A membrane-based gas separation system has the inherent advantage that the system does not require the transportation, storage, and handling of cryogenic liquids. Also, a membrane system requires relatively little energy. The membrane itself has no moving parts; the only moving part in the overall membrane system is usually the compressor which provides the gas to be fed to the membrane.
A gas separation membrane unit is typically provided in the form of a module containing a large number of small, hollow fibers made of the selected polymeric membrane material. The module is generally cylindrical, and terminates in a pair of tubesheets which anchor the hollow fibers. The tubesheets are impervious to gas. The fibers are mounted so as to extend through the tubesheets, so that gas flowing through the interior of the fibers (known in the art as the bore side) can effectively bypass the tubesheets. But gas flowing in the region external to the fibers (known as the shell side) cannot pass through the tubesheets.
In operation, a gas is introduced into a membrane module, the gas being directed to flow through the bore side of the fibers. One component of the gas permeates through the fiber walls, and emerges on the shell side of the fibers, while the other, non-permeate, component tends to flow straight through the bores of the fibers. The non-permeate component comprises a product stream that emerges from the bore sides of the fibers at the outlet end of the module.
Alternatively, the gas can be introduced from the shell side of the module. In this case, the permeate is withdrawn from the bore side, and the non-permeate is taken from the shell side.
An example of a membrane-based air separation system is given in U.S. Pat. No. 4,881,953, the disclosure of which is incorporated by reference herein.
Other examples of fiber membrane modules are given in U.S. Pat. Nos. 7,497,894, 7,517,388, 7,578,871, and 7,662,333, the disclosures of which are all hereby incorporated by reference.
The effectiveness of a membrane in gas separation depends not only on the inherent selectivity of the membrane, but also on its capability of handling a sufficiently large product flow. A membrane module is therefore evaluated according to flux, i.e. the flow rates of various components through the membrane, as well as according to selectivity.
A polymeric fiber for use in the module described above is made from a mixture known as a “spin dope”. The spin dope includes a polymeric material or precursor, a solvent which dissolves the polymer, and a non-solvent in which the polymer is insoluble. The spin dope comprises the material which is spun into a fiber. In general, one tailors the spin dope to control the formation of the fiber. That is, the composition of the spin dope determines when the polymeric material will undergo a transformation from a state in which it is intermixed and homogeneous in the spin dope, to a state in which the polymer is the principal component.

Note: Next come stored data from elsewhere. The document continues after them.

`timescale 1ns / 1ps
module compressor_array_82_52_42_32(P0,P1,P2,P3,P4,P5,P6,P7,Sum);
input	[7:0] P0,P1,P2,P3,P4,P5,P6,P7;
output	[10:0] Sum;
wire    [7:0]  S,Carry,Cout0,Cout1,Cout2,Cout3,Cout4;
wire    [10:0] C;
wire    [2:0]  c_sum;
 compressor_82_52_42_32 COMPRESSOR_82_52_42_32(
								      .A(P0[0]),
								      .B(P1[0]),
								      .C(P2[0]),
								      .D(P3[0]),
								      .E(P4[0]),
								      .F(P5[0]),
								      .G(P6[0]),
									  .H(P7[0]),
								      .Cin0(1'b0),
								      .Cin1(1'b0),
								      .Cin2(1'b0),
								      .Cin3(1'b0),
								      .Cin4(1'b0),
								      .Sum(S[0]),
								      .Carry(Carry[0]),
								      .Cout0(Cout0[0]),
								      .Cout1(Cout1[0]),
								      .Cout2(Cout2[0]),
								      .Cout3(Cout3[0]),
								      .Cout4(Cout4[0])
								    );
genvar i;
generate
begin
 	for(i=1; i<=7; i=i+1) begin 
	compressor_82_52_42_32 COMPRESSOR_82_52_42_32(
  							            .A(P0[i]),
								        .B(P1[i]),
								        .C(P2[i]),
								        .D(P3[i]),
										.E(P4[i]),
										.F(P5[i]),
										.G(P6[i]),
										.H(P7[i]),
										.Cin0(Cout0[i-1]),
										.Cin1(Cout1[i-1]),
										.Cin2(Cout2[i-1]),
										.Cin3(Cout3[i-1]),
										.Cin4(Cout4[i-1]),
										.Sum(S[i]),
										.Carry(Carry[i]),
										.Cout0(Cout0[i]),
										.Cout1(Cout1[i]),
										.Cout2(Cout2[i]),
										.Cout3(Cout3[i]),
										.Cout4(Cout4[i])
										);
	end
end	
endgenerate
full_adder FULL_ADDER_0(
						.i_x1		(Carry[0]),
						.i_x2		(S[1]),
						.i_cin		(1'b0),
						.o_sum		(Sum[1]),
						.o_carry	(C[0])
					   ); 
full_adder FULL_ADDER_1(
						.i_x1		(Carry[1]),
						.i_x2		(S[2]),
						.i_cin		(C[0]),
						.o_sum		(Sum[2]),
						.o_carry	(C[1])
					   );
full_adder FULL_ADDER_2(
						.i_x1		(Carry[2]),
						.i_x2		(S[3]),
						.i_cin		(C[1]),
						.o_sum		(Sum[3]),
						.o_carry	(C[2])
					   );
full_adder FULL_ADDER_3(
						.i_x1		(Carry[3]),
						.i_x2		(S[4]),
						.i_cin		(C[2]),
						.o_sum		(Sum[4]),
						.o_carry	(C[3])
					   );
full_adder FULL_ADDER_4(
						.i_x1		(Carry[4]),
						.i_x2		(S[5]),
						.i_cin		(C[3]),
						.o_sum		(Sum[5]),
						.o_carry	(C[4])
					   );
full_adder FULL_ADDER_5(
						.i_x1		(Carry[5]),
						.i_x2		(S[6]),
						.i_cin		(C[4]),
						.o_sum		(Sum[6]),
						.o_carry	(C[5])
					   );
full_adder FULL_ADDER_6(
						.i_x1		(Carry[6]),
						.i_x2		(S[7]),
						.i_cin		(C[5]),
						.o_sum		(Sum[7]),
						.o_carry	(C[6])
					   ); 
full_adder FULL_ADDER_8(
						.i_x1		(C[6]),
						.i_x2		(Cout0[7]),
						.i_cin		(Cout1[7]),
						.o_sum		(c_sum[0]),
						.o_carry	(C[7])
					   );
full_adder FULL_ADDER_9(
						.i_x1		(Cout2[7]),
						.i_x2		(Cout3[7]),
						.i_cin		(Cout4[7]),
						.o_sum		(c_sum[1]),
						.o_carry	(C[8])
					   );
full_adder FULL_ADDER_10(
						.i_x1		(c_sum[0]),
						.i_x2		(c_sum[1]),
						.i_cin		(Carry[7]),
						.o_sum		(Sum[8]),
						.o_carry	(C[9])
					   );
full_adder FULL_ADDER_11(
						.i_x1		(C[7]),
						.i_x2		(C[9]),
						.i_cin		(C[8]),
						.o_sum		(c_sum[2]),
						.o_carry	(C[10])
					   );
assign Sum[9]  = c_sum[2];
assign Sum[10] = C[10];
assign Sum[0]  = S[0];
endmodule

The fiber formulation is defined by three parameters, namely 1) the percentage of polymer in the spin dope, 2) the type of polymer solvent(s), and 3) the non-solvent in the mixture. The terms “solvent” and “non-solvent” are used to mean, respectively, the components of the spin dope in which the polymer is soluble and insoluble.
The present invention provides a composition for use in making a gas-separation membrane in which both the gas flux and selectivity are improved. The polymeric membrane of the present composition therefore reduces the capital cost for gas-separation systems.